On The Right Course
Friday, February 1, 2008
By SCOTT SCHWEBKE
Standard-Examiner staff
sschwebke@standard.net
Poll workers undergo classes for upcoming elections
OGDEN -- Lou Sobers couldn't resist voting for the Rat Pack ticket during a recent training session for Weber County poll workers.
Sobers carefully reviewed a list of fake presidential candidates that included Christopher Columbus and Napoleon Bonaparte before deciding that Ol' Blue Eyes should occupy the White House.
Then she did it her way.
Lightly touching the screen of an electronic voting machine, Sobers, 74, cast a ballot for Frank Sinatra as president and Sammy Davis Jr. as vice president.
She was among 200 poll workers who underwent a five-hour refresher course over several days earlier this month in preparation for Tuesday's Western States Presidential Primary.
Sobers and her partner, Eva Jean Moffat, 73, spent the first part of the training session reviewing the painstaking process of setting up touch-screen voting equipment.
After a slow start, Sobers and Moffat, who are from Ogden and have been poll workers for five years, managed to fit a tangle of power cords into appropriate outlets, installed memory cards into the machines and then properly filled out voter reconciliation forms.
"It sounds hard (setting up the machines) but once you start doing it, it comes easier," Sobers said, matter-of-factly.
Several poll workers said they appreciated the thoroughness of the refresher course and feel confident in their ability to manage the primary election,
"It's definitely adequate," said Carol Campbell, a 51-year-old poll worker from North Ogden, who has been involved in four elections. "It's very detailed. For people who have been through it before, there is a lot of repetition. Once you go through it, then everything kind of clicks."
In addition to offering technical instruction, the training session also served as a pep rally for poll workers.
Gloria Berrett, the county's election administrator, urged workers to be vigilant in preventing electioneering by overzealous poll watchers, which she said was a problem in November's mayoral balloting in Ogden.

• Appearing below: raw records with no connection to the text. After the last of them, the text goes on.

[src/rtl/prom_load_ctrl.sv]
// Framed PROM loader: SYNC, count, N little-endian words, 8-bit checksum; holds the CPU in reset until a frame checks out.
// Optional macro PROM_LOAD_RELOAD_EN: a SYNC byte received in DONE starts a new load without a board reset.
module prom_load_ctrl #(
  parameter int          ROM_WORDS     = 64,
  parameter int          TIMEOUT_TICKS = 6250,
  parameter logic [7:0]  SYNC_BYTE     = 8'hA5
) (
  input  logic                         clk,
  input  logic                         reset,
  input  logic [7:0]                   rx_data_i,
  input  logic                         rx_ready_i,
  output logic                         rx_ack_o,
  output logic [$clog2(ROM_WORDS)-1:0] prom_addr_o,
  output logic [15:0]                  prom_data_o,
  output logic                         prom_we_o,
  output logic                         cpu_reset_o,
  output logic                         done_o,
  output logic                         error_o
);
  localparam int AW = $clog2(ROM_WORDS);
  localparam int TW = $clog2(TIMEOUT_TICKS + 1);

  typedef enum logic [2:0] {IDLE, COUNT, LOW, HIGH, WRITE, CHECK, DONE, ERROR} state_t;

  state_t        state_q, state_d;
  logic [AW-1:0] idx_q, idx_d, last_q, last_d;
  logic [7:0]    sum_q, sum_d;
  logic [15:0]   data_q, data_d;
  logic [TW-1:0] tmo_q, tmo_d;
  logic          we_q, cpu_rst_q, done_q, err_q;
  logic          accept, timed;

  // WRITE stalls the byte stream so the pending byte waits one cycle.
  assign rx_ack_o = rx_ready_i & ~reset & (state_q != WRITE);
  assign accept   = rx_ack_o;
  assign timed    = (state_q == COUNT) || (state_q == LOW) || (state_q == HIGH) ||
                    (state_q == WRITE) || (state_q == CHECK);

  always_comb begin
    state_d = state_q;
    idx_d   = idx_q;
    last_d  = last_q;
    sum_d   = sum_q;
    data_d  = data_q;
    tmo_d   = '0;
    if (timed && !accept) tmo_d = tmo_q + 1'b1;
    case (state_q)
      IDLE, ERROR: begin
        if (accept && rx_data_i == SYNC_BYTE) begin
          state_d = COUNT;
          idx_d   = '0;
          sum_d   = '0;
        end
      end
      COUNT: begin
        if (accept) begin
          if (rx_data_i != 8'd0 && int'(rx_data_i) <= ROM_WORDS) begin
            last_d  = AW'(rx_data_i - 8'd1);
            sum_d   = rx_data_i;
            state_d = LOW;
          end else begin
            state_d = ERROR;
          end
        end
      end
      LOW: begin
        if (accept) begin
          data_d[7:0] = rx_data_i;
          sum_d       = sum_q + rx_data_i;
          state_d     = HIGH;
        end
      end
      HIGH: begin
        if (accept) begin
          data_d[15:8] = rx_data_i;
          sum_d        = sum_q + rx_data_i;
          state_d      = WRITE;
        end
      end
      WRITE: begin
        if (idx_q == last_q) begin
          state_d = CHECK;
        end else begin
          idx_d   = idx_q + 1'b1;
          state_d = LOW;
        end
      end
      CHECK: begin
        if (accept) state_d = (8'(sum_q + rx_data_i) == 8'd0) ? DONE : ERROR;
      end
      DONE: begin
`ifdef PROM_LOAD_RELOAD_EN
        if (accept && rx_data_i == SYNC_BYTE) begin
          state_d = COUNT;
          idx_d   = '0;
          sum_d   = '0;
        end
`endif
      end
      default: state_d = IDLE;
    endcase
    // A byte accepted in the final cycle wins over the timeout.
    if (timed && !accept && tmo_q == TW'(TIMEOUT_TICKS - 1)) state_d = ERROR;
  end

  always_ff @(posedge clk) begin
    if (reset) begin
      state_q   <= IDLE;
      idx_q     <= '0;
      last_q    <= '0;
      sum_q     <= '0;
      data_q    <= '0;
      tmo_q     <= '0;
      we_q      <= 1'b0;
      cpu_rst_q <= 1'b1;
      done_q    <= 1'b0;
      err_q     <= 1'b0;
    end else begin
      state_q   <= state_d;
      idx_q     <= idx_d;
      last_q    <= last_d;
      sum_q     <= sum_d;
      data_q    <= data_d;
      tmo_q     <= tmo_d;
      we_q      <= (state_d == WRITE);
      cpu_rst_q <= (state_d != DONE);
      done_q    <= (state_d == DONE);
      err_q     <= (state_d == ERROR);
    end
  end

  assign prom_addr_o = idx_q;
  assign prom_data_o = data_q;
  assign prom_we_o   = we_q;
  assign cpu_reset_o = cpu_rst_q;
  assign done_o      = done_q;
  assign error_o     = err_q;
endmodule
[config.mk]
export PLATFORM = sky130hd
export DESIGN_NAME = prom_load_ctrl
export DESIGN_NICKNAME = d
export VERILOG_FILES = /design/src/rtl/prom_load_ctrl.sv
export SDC_FILE = /design/constraint.sdc
export NUM_CORES = 1
export LEC_CHECK = 0
export BUFFER_PORTS_ARGS = -buffer_cell sky130_fd_sc_hd__buf_4
export CORE_MARGIN = 5
export CORE_UTILIZATION = 52
export CTS_CLUSTER_SIZE = 8
export DETAILED_ROUTE_END_ITERATION = 6
export GPL_ROUTABILITY_DRIVEN = 0
export MAX_ROUTING_LAYER = met4
export PLACE_DENSITY = 0.75
export SLEW_MARGIN = 20
export SYNTH_ARGS = -nofsm -noshare
export SYNTH_HDL_FRONTEND = slang
export SYNTH_SLANG_ARGS = --single-unit
[constraint.sdc]
create_clock -name clk -period 2.05 [get_ports clk]
set_clock_uncertainty 0.1 [all_clocks]
set_input_delay 0.3075 -clock clk [delete_from_list [all_inputs] [get_ports clk]]
set_output_delay 0.3075 -clock clk [all_outputs]
set_load 0.1 [all_outputs]
==> summary.txt, run 1 <==
Global route
  • Initial antenna violation count: 0
  • Largest net degree at the start of global routing: 20
  • Vias in the first global route: roughly 3000
  • Gr usage total: 22.1%
  • GR Overflow Total: 0
  • First-pass GRT wire length: roughly 13000 um

STA
  • Tcrit/Tclk final: 107%
  • Post-layout min period: 2200 ps
  • Final setup viols: 5
  • Slew @ Worst Pin: around 450 ps
  • Pins Over Slew Limit: 0
  • Fmax: about 0.46 GHz
  • Worst setup margin: -147 ps
  • Final hold slack: around 150 ps
  • RSZ-0062 raised after global routing: true
  • Final Hold Fails: 0
  • Max_slew headroom: a little over two thirds

Pwr
  • Switching Share: 22.8%
  • Peak supply drop: between 300 and 400 uV
  • Sw Pwr: approximately 490 uW
  • Part of the power in combinational logic: ~11%
  • Clock share of power: between 30 and 40%
  • Overall power: 2170 uW
  • Sequential power share: between 50 and 60%
  • Pwr/cell area: roughly 530 nW/um^2
  • Design internal power: 1680 uW
  • Leakage: roughly 0.0016 uW

Floorplanning
  • I/O Pins: 38
  • Die Wd: between 80 and 90 um
  • Die area: around 7600 um^2
  • Total core area: between 5000 and 6000 um^2
  • Die Height: between 80 and 90 um
  • Starting Density: 53.0%
  • Cell Rows: 28

Logic synthesis
  • Compound-cell area share of the yosys netlist: 17.7%
  • Synthesized area per cell: 8.17 um^2
  • Cell taking the most area after synthesis: dfxtp_1
  • Synth Instances: ~380
  • Yosys warning total: 0
  • Post-synthesis sequential area ratio: between 30% and 40%
  • Post-synth EDFFs: 0
  • #FFs+latches synth: 56
  • Largest family of logic cells by synthesized area: simple AND/OR/NAND/NOR gates
  • Synth cell types: just under 60
  • Largest cells by area after synthesis: dfxtp_1 (36%), nand2_1 (6.7%), nor2_1 (5.2%), ha_1 (4.8%), xnor2_1 (4.2%)
  • Xor-xnor portion of the synthesized cell area: about 7.6%
  • Ys async rst share: 0%
  • Synth top area share: 36.2%
  • Post-synthesis mux area share: approximately 1.7%
  • Top post-synthesis cells by count: dfxtp_1 (56), nand2_1 (55), nor2_1 (43), o21ai_0 (26), xnor2_1 (15)
  • Mapped cell area: 3100 um^2
  • Most numerous cell in the Yosys netlist: dfxtp_1
  • Ys flop type: dfxtp_1
  • Simple logic cell fraction of the synthesized area: a little over a quarter
  • Fraction of the mapped netlist area in adder cells: under 10%
  • Post-synth net total: ~400

Placement
  • Dpl ws: -309 ps
  • IO buf count: 37
  • Post-detail-place hpwl: 5780 um
  • Placed Cells incl. Taps: about 530

Worst setup path
  • Top Family by Delay on Critical Path: compound AO/OA/AOI/OAI gates
  • Critical path launch point type: flip-flop
  • Slowest-stage cell, CP: dfxtp_2
  • Origin of the critical flop-to-flop path: sum_q[0]$_SDFFE_PP0P_
  • Worst-path maximum fanout: 4
  • Worst path max stage delay: between 300 and 400 ps
  • Crit path cell chain: ha_4, fa_2, a21o_1, a21oi_2, mux2i_1, o2111ai_1, a211oi_2, nor2b_1
  • Worst R2R Setup Slack: -150 ps
  • Worst path bufs/invs: 0
  • Required time worst endpoint: 2200 ps
  • CP endpoint kind: flip-flop
  • Arrival time worst endpoint: between 2000 and 2500 ps
  • Critical path class: reg2reg
  • Levels on crit path: 8
  • Reg2reg end: done_o$_SDFF_PP0_
  • Reg2Reg Depth: 8

Finish
  • Final core utilization: a little over two thirds
  • Layout cells sized above 1: 31.0%
  • Antenna cells: 0
  • Layout area overhead: 32.4%
  • Layout Nets: between 400 and 500
  • Non-Filler Instances: 543

CTS
  • Clk buf depth: 2
  • CTS sink cnt: 56
  • CTS tree: yes
  • Hold buffers post-CTS: 0
  • Worst-path clk slew: around 100 ps
  • Max H-tree Level: 2
  • Clk Latency, worst-skew pair: about 310 ps
  • Inserted Clock Buffers: 5
  • Clock root buffer: clkbuf_8

Hold path
  • Min-delay worst type: in2reg
  • Hold Startpoint: reset
  • Hold depth: 3
  • Hold-critical path endpoint: prom_addr_o[1]$_SDFFE_PP0P_

Routing
  • Number of remaining DRC errors: 0
  • Via/cell ratio: around 5.6
  • Drt pass-1 iters: 5
  • Via Count: about 3000
  • Starting DRT DRC Count: about 250
  • ANT nets after route: 0
  • Drt total wl: between 8000 and 9000 um
  • Routed wire per std cell: 14.9 um

Status
  • Failing checks: negative setup slack
  • Outcome: finished, violations left

Flow run
  • Max-Cap Viols: 0
-- placed cells by master, fill, tap and decap left out, drive strengths merged, types with 4 or more instances in the layout --
cell	synthesis	routed
nand2b	6	6
a22oi	5	5
xnor2	15	15
nand2	55	55
or3	6	6
nor3	7	7
dfxtp	56	56
xor2	12	12
a21oi	10	10
a211oi	15	15
and3	7	7
o21ai	26	26
nand4	4	4
nor2	46	46
nand3	13	13
ha	12	12
nor2b	6	6
clkbuf	12	6
inv	9	9
buf	6	99
-- timing repair --
action,4_1_cts,5_1_grt
cloned,0,1
endpoints found under the setup margin,5,11
buffers inserted,0,3
gates resized for setup,2,13
pin swaps,2,5
-- metrics by stage --
step	setup TNS [ps]	instance area (um^2)
final	-492	4100
after floorplan	0	3130
after detailed placement	-3820	3870
after global routing	-1160	4100
after CTS	-495	4010
after global placement	-2670	3870
-- worst register-to-register path: cells and delay by family (launching register included) --
family,cells,cell delay [ps]
adders and majority gates,2,510
and+or+nand+nor,1,170
AOI/OAI and AO/OA,4,810
muxes,1,210
DFF,1,350
-- flip-flops by register name, indices dropped and copies added (netlist names) --
name / cells
error_o: 1
sum_q: 8
state_q: 3
tmo_q: 13
last_q: 6
cpu_reset_o: 1
prom_we_o: 1
done_o: 1
prom_data_o: 16
prom_addr_o: 6
-- power by group through the flow --
stage                     Clock [uW]  Combinational, uW  Sequential [uW]
final                            842                235             1090
after global routing             890                250             1090
after CTS                        850                221             1090
after detailed placement           0                215             1120
after global placement             0                211             1120
after floorplan                    0                100             1120
-- logic make-up (layout without fill, tap and decap cells) --
logic type	after synthesis	in the layout
xor+xnor	27	27
compound gates	80	80
buf+inv	28	117
flops	56	56
mux	5	5
simple gates	170	170
fa+ha+maj	13	13
-- worst max-delay path by stage --
stage,start,to,slack [ps]
after floorplan,rx_data_i[1],sum_q[7]$_SDFFE_PP0P_,8
final,sum_q[0]$_SDFFE_PP0P_,done_o$_SDFF_PP0_,-150
after global placement,rx_data_i[0],done_o$_SDFF_PP0_,-240
after global routing,sum_q[0]$_SDFFE_PP0P_,done_o$_SDFF_PP0_,-290
after CTS,sum_q[0]$_SDFFE_PP0P_,done_o$_SDFF_PP0_,-150
after detailed placement,rx_data_i[0],done_o$_SDFF_PP0_,-310
-- area by class of cell --
type | count | area, um^2
Clock buffer | 5 | 68.8
Clock inverter | 2 | 60.1
Fill cell | 464 | 1750
Inverter | 10 | 42.5
Multi-Input combinational cell | 295 | 1920
Sequential cell | 56 | 1130
Tap cell | 75 | 93.8
Timing Repair Buffer | 100 | 788
-- layer usage --
metal	part of all wire [%]	global-route usage, %
met4	2.4	6.56
met3	5.7	3.69
met2	49	38.9
met1	43	25.7
met5	0	-
Power figures use the tool's default switching activity.
==> inputs of run 2 (changes only) <==
Settings changed: CELL_PAD_IN_SITES_DETAIL_PLACEMENT from default to 1, CELL_PAD_IN_SITES_GLOBAL_PLACEMENT from default to 2, CORE_UTILIZATION 52 to 31, PLACE_DENSITY 0.75 to default, PLACE_DENSITY_LB_ADDON from default to 0.1.
==> summary.txt, run 2 (synthesis results as in run 1) <==
Status
  • Outcome: finished, violations left
  • Failing checks: negative setup slack

Floorplanning
  • Starting Density: 31.7% (-21 points)
  • Cell Rows: 36 (+29%)
  • I/O Pins: 38 (unchanged)
  • Total core area: 9770 um^2 (+67%)
  • Die Height: 110 um (+26%)
  • Die area: 12100 um^2 (+59%)
  • Die Wd: 110 um (+26%)

Routing
  • ANT nets after route: 0 (unchanged)
  • Drt total wl: 9380 um (+16%)
  • Starting DRT DRC Count: 134 (-46%)
  • Number of remaining DRC errors: 0 (unchanged)
  • Routed wire per std cell: 15.4 um (+3.4%)
  • Via Count: 3012 (-0.76%)
  • Drt pass-1 iters: 4 (-1)
  • Via/cell ratio: 4.94 (-12%)

Pwr
  • Peak supply drop: 247 uV (-33%)
  • Leakage: 0.00169 uW (+2.9%)
  • Pwr/cell area: 470 nW/um^2 (-11%)

Worst setup path
  • Required time worst endpoint: 2200 ps (about the same)
  • Critical path launch point type: flip-flop
  • Worst R2R Setup Slack: -190 ps (-40 ps)
  • Reg2reg end: done_o$_SDFF_PP0_
  • Reg2Reg Depth: 8 (unchanged)
  • Critical path class: reg2reg
  • CP endpoint kind: flip-flop
  • Worst-path maximum fanout: 4 (unchanged)
  • Origin of the critical flop-to-flop path: sum_q[0]$_SDFFE_PP0P_
  • Arrival time worst endpoint: 2390 ps (+40 ps)

Flow run
  • Max-Cap Viols: 0 (unchanged)

CTS
  • Hold buffers post-CTS: 0 (unchanged)
  • Clk Latency, worst-skew pair: 320 ps (about the same)
  • Inserted Clock Buffers: 5 (unchanged)
  • CTS tree: yes
  • CTS sink cnt: 56 (unchanged)
  • Clk buf depth: 2 (unchanged)
  • Clock root buffer: clkbuf_8
  • Max H-tree Level: 2 (unchanged)
  • Worst-path clk slew: 110 ps (about the same)

Finish
  • Layout area overhead: 38.9%
  • Antenna cells: 0 (unchanged)
  • Most common cell after layout, fill and taps aside: buf_4
  • Most frequent cells in the layout: buf_4 (103), nand2_1 (54), dfxtp_1 (48)
  • Layout Nets: 500 (+1.6%)
  • Design area: 4300 um^2 (+4.9%)
  • Max reg flops: 16 (unchanged)
  • Layout cells sized above 1: 34.0% (+3.0 points)

STA
  • Final setup viols: 4 (-1)
  • Max_slew headroom: 73.4% (+3.9 points)
  • Tcrit/Tclk final: 109% (+2.0 points)
  • Slew @ Worst Pin: 395 ps (-57.3 ps)
  • Pins Over Slew Limit: 0 (unchanged)
  • Worst setup margin: -188 ps (-40.6 ps)
  • RSZ-0062 raised after global routing: true
  • Final Hold Fails: 0 (unchanged)
  • Fmax: 0.447 GHz (-1.8%)
  • Post-layout min period: 2240 ps (+40.6 ps)

Hold path
  • Hold-critical path endpoint: prom_data_o[0]$_SDFFE_PP0P_
  • Hold depth: 4 (+1)
  • Hold Startpoint: rx_data_i[0]
  • Min-delay worst type: in2reg

Global route
  • GRT Max-Usage Layer: met2
  • GR Overflow Total: 0 (unchanged)
  • Met1 Use GR: 20.9% (-4.8 points)
  • Initial antenna violation count: 0 (unchanged)
  • Largest net degree at the start of global routing: 22 (+10%)
  • First-pass GRT wire length: 15400 um (+17%)
  • Met3 usage: 2.41% (-1.3 points)
  • Met2 GRT Util: 28.3% (-11 points)
  • Gr usage total: 16.8% (-5.3 points)
  • Vias in the first global route: 3118 (+5.1%)

Placement
  • Cell area after placement: 3970 um^2 (+2.7%)
  • Dpl ws: -345 ps (-35.2 ps)
  • Post-detail-place hpwl: 7110 um (+23%)
  • IO buf count: 37 (unchanged)
-- run 2: worst max-delay path: stages, from the launching register on --
cell and delay [ps]:
dfxtp_2 350, ha_4 160, fa_2 350, a21o_1 190, a21oi_2 170, mux2i_1 240
o2111ai_2 140, a211oi_2 310, nor2b_1 160
-- run 2: power by group --
| group | internal [uW] | switching (uW) | total (uW) |
|---|---|---|---|
| logic | 124 | 142 | 266 |
| clock network | 276 | 390 | 667 |
| registers | 1090 | 2.27 | 1090 |
-- run 2: worst max path at each step --
stage                                from                    end  slack [ps]  depth (start not counted)
floorplan                    rx_data_i[1]  sum_q[7]$_SDFFE_PP0P_           8                          9
global placement             rx_data_i[0]      done_o$_SDFF_PP0_        -240                          9
detailed placement           rx_data_i[0]      done_o$_SDFF_PP0_        -340                          9
CTS                 sum_q[0]$_SDFFE_PP0P_      done_o$_SDFF_PP0_        -180                          8
global route        sum_q[0]$_SDFFE_PP0P_      done_o$_SDFF_PP0_        -300                          8
finish              sum_q[0]$_SDFFE_PP0P_      done_o$_SDFF_PP0_        -190                          8
-- run 2: final cells by class --
class	count	area (um^2)
Sequential cell	56	1130
Clock inverter	1	7.51
Multi-Input combinational cell	295	1980
Tap cell	133	166
Fill cell	1215	5470
Inverter	10	62.6
Clock buffer	7	86.3
Timing Repair Buffer	108	870
-- run 2: timing repair --
item | CTS | global route
gates resized for setup | 7 | 31
endpoints found under the setup margin | 7 | 13
pin swaps | 3 | 18
cloned | 0 | 1
buffers inserted | 3 | 6
-- run 2: per-layer routing --
layer,up-vias,part of all wire [%],wire [um]
met3,8,2.5,231
met2,29,49,4550
met4,0,1.4,129
li1,1515,-,-
met1,1460,48,4460
met5,-,0,0
-- run 2: per-stage QoR --
step / setup TNS, ps / util [%] / power, uW / hold WS, ps / cells
after floorplan: 0 / - / 1220 / 316 / 379
after global placement: -2780 / 40.6 / 1350 / 348 / 594
after detailed placement: -3740 / 40.6 / 1350 / 358 / 594
after CTS: -684 / 42.1 / 2030 / 221 / 605
after global routing: -1170 / 44.0 / 2120 / 251 / 610
final: -673 / 44.0 / 2020 / 239 / 610
==> inputs of run 3 (changes only) <==
Settings changed: CORE_ASPECT_RATIO from default to 1.75.
==> summary.txt, run 3 (synthesis results as in run 1) <==
Status
  • Outcome: finished, violations left
  • Failing checks: negative setup slack

Worst setup path
  • Critical path class: reg2reg
  • Crit path from: sum_q[0]$_SDFFE_PP0P_
  • Critical path launch point type: flip-flop
  • Origin of the critical flop-to-flop path: sum_q[0]$_SDFFE_PP0P_
  • Required time worst endpoint: 2140 ps (-60 ps)
  • Arrival time worst endpoint: 2320 ps (-70 ps)
  • Worst-path maximum fanout: 4 (unchanged)
  • CP endpoint kind: flip-flop

Routing
  • Starting DRT DRC Count: 144 (+7.5%)
  • Number of remaining DRC errors: 0 (unchanged)
  • Routed wire per std cell: 16.1 um (+4.8%)
  • Drt total wl: 9700 um (+3.5%)
  • Via/cell ratio: 4.97 (+0.59%)
  • Via Count: 2990 (-0.73%)
  • Drt pass-1 iters: 4 (unchanged)
  • ANT nets after route: 0 (unchanged)

Floorplanning
  • Cell Rows: 48 (+33%)
  • Total core area: 9850 um^2 (+0.77%)
  • Die Wd: 85.6 um (-22%)
  • Starting Density: 31.5% (-0.24 points)
  • Die Height: 142 um (+29%)
  • Die area: 12200 um^2 (+0.66%)
  • I/O Pins: 38 (unchanged)

CTS
  • Inserted Clock Buffers: 5 (unchanged)
  • Worst-path clk slew: 80 ps (-30 ps)
  • CTS tree: yes
  • Hold buffers post-CTS: 0 (unchanged)
  • Max H-tree Level: 2 (unchanged)
  • Clk Latency, worst-skew pair: 300 ps (-20 ps)
  • Clk buf depth: 2 (unchanged)
  • Clock root buffer: clkbuf_16
  • CTS sink cnt: 56 (unchanged)

Pwr
  • Overall power: 2230 uW (+10%)
  • Peak supply drop: 413 uV (+67%)
  • Leakage: 0.00169 uW (-0.17%)
  • Pwr/cell area: 528 nW/um^2 (+12%)

Flow run
  • Max-Cap Viols: 0 (unchanged)

Placement
  • Post-detail-place hpwl: 7570 um (+6.4%)
  • IO buf count: 37 (unchanged)
  • Placed Cells incl. Taps: 593 (-0.17%)

Hold path
  • Hold Startpoint: reset
  • Min-delay worst type: in2reg

Finish
  • Most frequent cells in the layout: buf_4 (107), nand2_1 (54), dfxtp_1 (48)
  • Layout Nets: 500 (unchanged)
  • Layout cells sized above 1: 32.9% (-1.0 points)
  • Antenna cells: 0 (unchanged)
  • Layout area overhead: 36.5%
  • # fillers: 1186 (-2.4%)
  • Most common cell after layout, fill and taps aside: buf_4
  • Max reg flops: 16 (unchanged)
  • Non-Filler Instances: 602 (-1.3%)

Global route
  • GR Overflow Total: 0 (unchanged)
  • Initial antenna violation count: 0 (unchanged)
  • Vias in the first global route: 3158 (+1.3%)
  • Largest net degree at the start of global routing: 19 (-14%)
  • Gr usage total: 17.6% (+0.85 points)
  • First-pass GRT wire length: 16500 um (+6.9%)

STA
  • Setup TNS: -658 ps (+15.0 ps)
  • Worst setup margin: -177 ps (+10.2 ps)
  • Tcrit/Tclk final: 109% (-0.50 points)
  • RSZ-0062 raised after global routing: true
  • Post-layout min period: 2230 ps (-10.2 ps)
  • Final hold slack: 244 ps (+5.15 ps)
  • Pins Over Slew Limit: 0 (unchanged)
  • Slew @ Worst Pin: 363 ps (-32.0 ps)
  • Final setup viols: 5 (+1)
  • Final Hold Fails: 0 (unchanged)
  • Fmax: 0.449 GHz (+0.46%)
  • Max_slew headroom: 75.6% (+2.3 points)
[run 3: worst paths after layout]
check,cells past startpoint,endpoint,slack [ps]
setup / recovery,9,cpu_reset_o$_SDFF_PP1_,-180
hold / removal,3,sum_q[7]$_SDFFE_PP0P_,240
setup reg to reg,9,cpu_reset_o$_SDFF_PP1_,-180
hold reg to reg,2,prom_data_o[2]$_SDFFE_PP0P_,360
[run 3: through the flow]
step                instance area (um^2)  util (%)  setup slack, ps
global placement                    4010      40.7             -282
CTS                                 4220      42.8             -182
finish                              4230      42.9             -177
global route                        4230      42.9             -285
floorplan                           3130         -             7.97
detailed placement                  4010      40.7             -322
[run 3: where the power goes]
group / internal, uW / switching, uW
Sequential: 1090 / 1.98
Clock: 465 / 434
Combinational: 108 / 136
[run 3: critical path, cell delays in order (launching register included)]
cell and delay, ps:
dfxtp_2 340, ha_4 160, fa_2 350, a21o_1 190
a21oi_2 160, mux2i_1 240, o2111ai_2 140, a211oi_2 210
buf_4 160, nand2b_1 70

"Maintain order in polling places," she admonished the poll workers. "Don't be afraid to speak out."
Mayor Matthew Godfrey won the election over challenger and former City Councilwoman Susan Van Hooser by 449 votes.
However, the election was fraught with complaints of inappropriate use of voter challenges, denial of provisional ballots, voter intimidation, and electioneering.
The American Civil Liberties Union of Utah, based in Salt Lake City, is investigating the complaints and is working on a report detailing its findings. ACLU officials could not be reached for comment regarding the status of the report.
Some of the alleged electioneering in November involved candidate-appointed poll watchers greeting voters as they entered polling places, Berrett said. "It's wrong and you must stop it," Berrett told poll workers during the training session.
Berrett doesn't believe poll workers in November's balloting engaged in electioneering intentionally.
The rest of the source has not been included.